Human disease-related G4-Vars ? genetic variations can affect G-quadruplex formation and function

GISMONDI, M.; MARGARIT, E.; LORENZATTI, A.; PIGA, E.J.; BINOLFI, A.; CALCATERRA, N.B.; ARMAS, P.

Conferencia Virtual

Simposio; 5to Simposio Argentino de Jóvenes Investigadores en Bioinformática.; 2020

Argentine Regional Student Group

Human variation databases contain a vast amount of genetic variations including single nucleotide polymorphisms (SNPs) that can show molecular effects on coding and non-coding regions. Although many variations were associated with different human diseases by DNA sequencing studies from patient populations (Genome Wide Association Studies or GWAS), the molecular mechanisms for most of them are unknown. G-quadruplexes (G4) are one of few secondary structures on nucleic acids that can be transiently folded when single-stranded G-rich regions are exposed, and were involved in different nucleic acids processes, including transcriptional gene expression regulation.

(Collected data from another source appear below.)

## src/rtl/cmd_periph_pkg.sv

```systemverilog
package cmd_periph_pkg;
  localparam int CMD_W = 14;
  localparam int OP_W  = 3;
  localparam int SZ_W  = 2;
  localparam int ARG_W = CMD_W - OP_W - SZ_W;

  localparam logic [OP_W-1:0] OP_READ = 3'd1;
  localparam logic [OP_W-1:0] OP_PCFG = 3'd2;
  localparam logic [OP_W-1:0] OP_GWR  = 3'd3;
  localparam logic [OP_W-1:0] OP_ARST = 3'd4;

  localparam logic [SZ_W-1:0] SZ_ALL  = 2'b11;

  typedef struct packed {
    logic [OP_W-1:0]  op;
    logic [SZ_W-1:0]  sz;
    logic [ARG_W-1:0] arg;
  } cmd_t;

  typedef enum logic [1:0] {S_IDLE, S_WDATA, S_CLKW, S_RUN} seq_e;
endpackage

```

## src/rtl/cmd_shift_rx.sv

```systemverilog
module cmd_shift_rx
  import cmd_periph_pkg::*;
(
  input  logic             clk,
  input  logic             rst,
  input  logic             sen,
  input  logic             sdi,
  output logic             word_vld,
  output logic [CMD_W-1:0] word
);
  localparam int BC_W = $clog2(CMD_W);

  logic [BC_W-1:0] bit_cnt;

  always_ff @(posedge clk) begin
    if (rst) begin
      bit_cnt  <= '0;
      word     <= '0;
      word_vld <= 1'b0;
    end else begin
      word_vld <= 1'b0;
      if (!sen) begin
        bit_cnt <= '0;
      end else begin
        word <= {word[CMD_W-2:0], sdi};
        if (bit_cnt == BC_W'(CMD_W-1)) begin
          bit_cnt  <= '0;
          word_vld <= 1'b1;
        end else begin
          bit_cnt <= bit_cnt + 1'b1;
        end
      end
    end
  end
endmodule

```

## src/rtl/cmd_col_decode.sv

```systemverilog
module cmd_col_decode
  import cmd_periph_pkg::*;
#(
  parameter int NCOL = 64
) (
  input  logic [ARG_W-1:0] start,
  input  logic [SZ_W-1:0]  size,
  output logic [NCOL-1:0]  mask
);
  localparam int SPAN_W = ARG_W + 1;

  logic [SPAN_W-1:0] lo;
  logic [SPAN_W-1:0] hi_ex;
  logic              all_cols;

  assign lo       = {1'b0, start};
  assign hi_ex    = lo + (SPAN_W'(1) << size);
  assign all_cols = (size == SZ_ALL);

  for (genvar c = 0; c < NCOL; c++) begin : g_col
    localparam logic [SPAN_W-1:0] CI = SPAN_W'(c);
    assign mask[c] = all_cols | ((CI >= lo) & (CI < hi_ex));
  end
endmodule

```

## src/rtl/cmd_clk_sel.sv

```systemverilog
module cmd_clk_sel (
  input  logic clk,
  input  logic rst,
  input  logic want_ro,
  input  logic want_acq,
  output logic ro_en,
  output logic acq_en
);
  logic [1:0] want;
  logic [1:0] cur;

  assign want = want_ro ? 2'b10 : (want_acq ? 2'b01 : 2'b00);

  always_ff @(posedge clk) begin
    if (rst)                            cur <= 2'b00;
    else if (cur != want && cur != '0)  cur <= 2'b00;
    else                                cur <= want;
  end

  assign ro_en  = cur[1];
  assign acq_en = cur[0];
endmodule

```

## src/rtl/cmd_periph_ctrl.sv

```systemverilog
module cmd_periph_ctrl
  import cmd_periph_pkg::*;
#(
  parameter int NCOL       = 64,
  parameter int RO_CYCLES  = 32,
  parameter int CFG_CYCLES = 24
) (
  input  logic             clk,
  input  logic             rst,
  input  logic             cmd_sen,
  input  logic             cmd_sdi,
  input  logic             shutter_pin,
  input  logic             pwroff_pin,
  input  logic             tpulse_pin,
  output logic [NCOL-1:0]  col_read,
  output logic [NCOL-1:0]  col_load,
  output logic             gcfg_we,
  output logic [8:0]       gcfg_addr,
  output logic [13:0]      gcfg_data,
  output logic             arr_rst,
  output logic             cfg_done,
  output logic             acq_clk_en,
  output logic             ro_clk_en,
  output logic             shutter_out,
  output logic             pwroff_out,
  output logic             tpulse_out
);
  localparam int MAXLEN = (RO_CYCLES > CFG_CYCLES) ? RO_CYCLES : CFG_CYCLES;
  localparam int CNT_W  = $clog2(MAXLEN + 1);

  logic             rx_vld;
  logic [CMD_W-1:0] rx_word;
  cmd_t             cw;
  logic [NCOL-1:0]  dec_mask;

  seq_e             state;
  logic [NCOL-1:0]  mask_r;
  logic             is_cfg;
  logic             full_r;
  logic [CNT_W-1:0] cnt;
  logic [CNT_W-1:0] last_cnt;
  logic             ro_req;

  cmd_shift_rx u_rx (
    .clk      (clk),
    .rst      (rst),
    .sen      (cmd_sen),
    .sdi      (cmd_sdi),
    .word_vld (rx_vld),
    .word     (rx_word)
  );

  assign cw = cmd_t'(rx_word);

  cmd_col_decode #(.NCOL(NCOL)) u_dec (
    .start (cw.arg),
    .size  (cw.sz),
    .mask  (dec_mask)
  );

  assign ro_req = (state == S_CLKW) || (state == S_RUN);

  cmd_clk_sel u_clk (
    .clk      (clk),
    .rst      (rst),
    .want_ro  (ro_req),
    .want_acq (shutter_out),
    .ro_en    (ro_clk_en),
    .acq_en   (acq_clk_en)
  );

  assign last_cnt = is_cfg ? CNT_W'(CFG_CYCLES - 1) : CNT_W'(RO_CYCLES - 1);

  always_ff @(posedge clk) begin
    if (rst) begin
      state     <= S_IDLE;
      mask_r    <= '0;
      is_cfg    <= 1'b0;
      full_r    <= 1'b0;
      cnt       <= '0;
      col_read  <= '0;
      col_load  <= '0;
      gcfg_we   <= 1'b0;
      gcfg_addr <= '0;
      gcfg_data <= '0;
      arr_rst   <= 1'b0;
      cfg_done  <= 1'b0;
    end else begin
      gcfg_we <= 1'b0;
      arr_rst <= 1'b0;
      case (state)
        S_IDLE: begin
          if (rx_vld) begin
            if (cw.op == OP_READ || cw.op == OP_PCFG) begin
              mask_r <= dec_mask;
              is_cfg <= (cw.op == OP_PCFG);
              full_r <= (cw.sz == SZ_ALL);
              state  <= S_CLKW;
            end else if (cw.op == OP_GWR) begin
              gcfg_addr <= cw.arg;
              state     <= S_WDATA;
            end else if (cw.op == OP_ARST) begin
              arr_rst  <= 1'b1;
              cfg_done <= 1'b0;
            end
          end
        end
        S_WDATA: begin
          if (rx_vld) begin
            gcfg_we   <= 1'b1;
            gcfg_data <= rx_word;
            state     <= S_IDLE;
          end
        end
        S_CLKW: begin
          if (ro_clk_en) begin
            state <= S_RUN;
            cnt   <= '0;
            if (is_cfg) col_load <= mask_r;
            else        col_read <= mask_r;
          end
        end
        S_RUN: begin
          if (cnt == last_cnt) begin
            state    <= S_IDLE;
            col_read <= '0;
            col_load <= '0;
            if (is_cfg && full_r) cfg_done <= 1'b1;
          end else begin
            cnt <= cnt + 1'b1;
          end
        end
        default: state <= S_IDLE;
      endcase
    end
  end

  always_ff @(posedge clk) begin
    if (rst) begin
      shutter_out <= 1'b0;
      pwroff_out  <= 1'b0;
      tpulse_out  <= 1'b0;
    end else begin
      shutter_out <= shutter_pin;
      pwroff_out  <= pwroff_pin;
      tpulse_out  <= tpulse_pin & cfg_done;
    end
  end
endmodule

```
### src/rtl/regop_pkg.sv
package regop_pkg;
   localparam logic [3:0] OPC_REG   = 4'h6;
   localparam logic [3:0] OPC_SHIFT = 4'h7;

   typedef enum logic [2:0] {
      FN_MOV  = 3'd0,
      FN_ADD  = 3'd1,
      FN_AND  = 3'd2,
      FN_INC1 = 3'd3,
      FN_INC4 = 3'd4,
      FN_DEC1 = 3'd5,
      FN_DEC4 = 3'd6,
      FN_NOT  = 3'd7
   } alu_fn_e;
endpackage

### src/rtl/regop_decode.sv
module regop_decode
   import regop_pkg::*;
#(
   parameter int SEL_W   = 4,
   parameter int REG_CNT = 8,
   parameter int IDX_W   = $clog2(REG_CNT)
) (
   input  logic [3:0]       opcode,
   input  logic [3:0]       func,
   input  logic [SEL_W-1:0] src_sel,
   input  logic [SEL_W-1:0] dst_sel,
   output logic             legal,
   output logic             is_shift,
   output alu_fn_e          fn,
   output logic [IDX_W-1:0] src_idx,
   output logic [IDX_W-1:0] dst_idx
);
   logic src_ok, dst_ok, src_used, fn_ok;

   always_comb begin
      src_ok   = src_sel < SEL_W'(REG_CNT);
      dst_ok   = dst_sel < SEL_W'(REG_CNT);
      fn_ok    = func[3] == 1'b0;
      src_used = (opcode == OPC_REG) && (func < 4'd3);
      is_shift = opcode == OPC_SHIFT;
      fn       = alu_fn_e'(func[2:0]);
      src_idx  = src_sel[IDX_W-1:0];
      dst_idx  = dst_sel[IDX_W-1:0];
      legal    = dst_ok && (is_shift || ((opcode == OPC_REG) && fn_ok && (src_ok || !src_used)));
   end
endmodule

### src/rtl/regop_regfile.sv
module regop_regfile #(
   parameter int DATA_W  = 32,
   parameter int REG_CNT = 8,
   parameter int IDX_W   = $clog2(REG_CNT)
) (
   input  logic                      clk,
   input  logic                      rst_n,
   input  logic                      we,
   input  logic [IDX_W-1:0]          widx,
   input  logic [DATA_W-1:0]         wdata,
   input  logic [IDX_W-1:0]          ra_idx,
   output logic [DATA_W-1:0]         ra_data,
   input  logic [IDX_W-1:0]          rb_idx,
   output logic [DATA_W-1:0]         rb_data,
   output logic [REG_CNT*DATA_W-1:0] flat_o
);
   logic [DATA_W-1:0] q [REG_CNT];

   for (genvar i = 0; i < REG_CNT; i++) begin : g_reg
      always_ff @(posedge clk or negedge rst_n) begin
         if (!rst_n)                        q[i] <= '0;
         else if (we && widx == IDX_W'(i)) q[i] <= wdata;
      end
      assign flat_o[i*DATA_W +: DATA_W] = q[i];

      // a granted write lands in the addressed register at the next edge
      assert_write_lands_R11: assert property (@(posedge clk) disable iff (!rst_n)
         (we && widx == IDX_W'(i)) |=> (q[i] == $past(wdata)));
   end

   assign ra_data = q[ra_idx];
   assign rb_data = q[rb_idx];
endmodule

### src/rtl/regop_alu.sv
module regop_alu
   import regop_pkg::*;
#(
   parameter int DATA_W      = 32,
   parameter int SHAMT_W     = 8,
   parameter int ADDR_STEP   = 4,
   parameter bit ARITH_RIGHT = 1'b1
) (
   input  logic               clk,
   input  logic               rst_n,
   input  logic               chk_en,
   input  logic               is_shift,
   input  alu_fn_e            fn,
   input  logic [SHAMT_W-1:0] shamt,
   input  logic [DATA_W-1:0]  dval,
   input  logic [DATA_W-1:0]  sval,
   output logic [DATA_W-1:0]  result
);
   localparam int SH_W = $clog2(DATA_W);
   localparam int MAG_W = SHAMT_W + 1;

   logic             go_right, too_far;
   logic [MAG_W-1:0] mag;
   logic [SH_W-1:0]  sh_amt;
   logic [DATA_W-1:0] left_val, right_val, op_val;

   always_comb begin
      go_right = shamt[SHAMT_W-1];
      mag      = go_right ? MAG_W'(-{shamt[SHAMT_W-1], shamt}) : {1'b0, shamt};
      too_far  = mag >= MAG_W'(DATA_W);
      sh_amt   = mag[SH_W-1:0];
      left_val = too_far ? '0 : (dval << sh_amt);
   end

   if (ARITH_RIGHT) begin : g_arith
      assign right_val = too_far ? {DATA_W{dval[DATA_W-1]}}
                                 : DATA_W'($signed(dval) >>> sh_amt);
      // an arithmetic right shift keeps the sign bit
      assert_right_keeps_sign_R7: assert property (@(posedge clk) disable iff (!rst_n)
         (chk_en && is_shift && go_right) |-> (result[DATA_W-1] == dval[DATA_W-1]));
   end else begin : g_logic
      assign right_val = too_far ? '0 : (dval >> sh_amt);
   end

   always_comb begin
      unique case (fn)
         FN_MOV:  op_val = sval;
         FN_ADD:  op_val = dval + sval;
         FN_AND:  op_val = dval & sval;
         FN_INC1: op_val = dval + DATA_W'(1);
         FN_INC4: op_val = dval + DATA_W'(ADDR_STEP);
         FN_DEC1: op_val = dval - DATA_W'(1);
         FN_DEC4: op_val = dval - DATA_W'(ADDR_STEP);
         default: op_val = ~dval;
      endcase
      result = is_shift ? (go_right ? right_val : left_val) : op_val;
   end

   // the sum minus the source gives back the destination operand
   assert_add_inverse_R3: assert property (@(posedge clk) disable iff (!rst_n)
      (chk_en && !is_shift && fn == FN_ADD) |-> (result - sval == dval));
   // the address step is exactly the configured step
   assert_step_up_R4: assert property (@(posedge clk) disable iff (!rst_n)
      (chk_en && !is_shift && fn == FN_INC4) |-> (result - dval == DATA_W'(ADDR_STEP)));
   // complement shares no bit with the operand and covers all bits with it
   assert_complement_R5: assert property (@(posedge clk) disable iff (!rst_n)
      (chk_en && !is_shift && fn == FN_NOT) |-> ((result & dval) == '0 && (&(result | dval))));
   // a nonzero left shift brings in zero at bit 0
   assert_left_fills_zero_R6: assert property (@(posedge clk) disable iff (!rst_n)
      (chk_en && is_shift && !go_right && shamt != '0) |-> (result[0] == 1'b0));
endmodule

The main goal of this work was to identify human diseases-related G4-Vars: naturally-ocurring variations associated with human diseases whose versions possess contrasting and drastic abilities to affect G4 structure formation. First, 417071 sequences flanking variations present in proximal promoter regions (PPRs, - 1000 bp upstream from transcription start sites) and their corresponding polymorphism information were downloaded from COSMIC, ClinVar, dbSNP and HGMD-PUBLIC human variation databases. We substituted the polymorphism position with reference or alternative versions. A G4 lineal pattern analysis showed that about 3% of the total sequences possess a G4 motif in one or more of their associated substituted sequences. Comparing reference and alternative versions for each sequence allowed us to get 2312 G4-Var sequences whose versions allowed or avoided G4 motif occurrence. The implementation of a novel G4 folding predictor (QUADRON) with a machine learning model based on in vitro G4 genomic data, supported 657 G4-Vars to have the best chances to differentially occur due to polymorphisms in genomic sequences. Following in silico predictions, disease-related G4-Vars on the PPRs of GRIN2B, F7, CSF2 and SIRT1 genes were experimentally validated by in vitro analyses and transcriptional regulation assays using reporter genes in cultured cells. Results suggest G4-Vars as a novel mechanism affecting differential transcription and point that they should be considered to understand the molecular effect of variations on the predisposition or establishment of human diseases and as potential targets for chemotherapeutic treatments.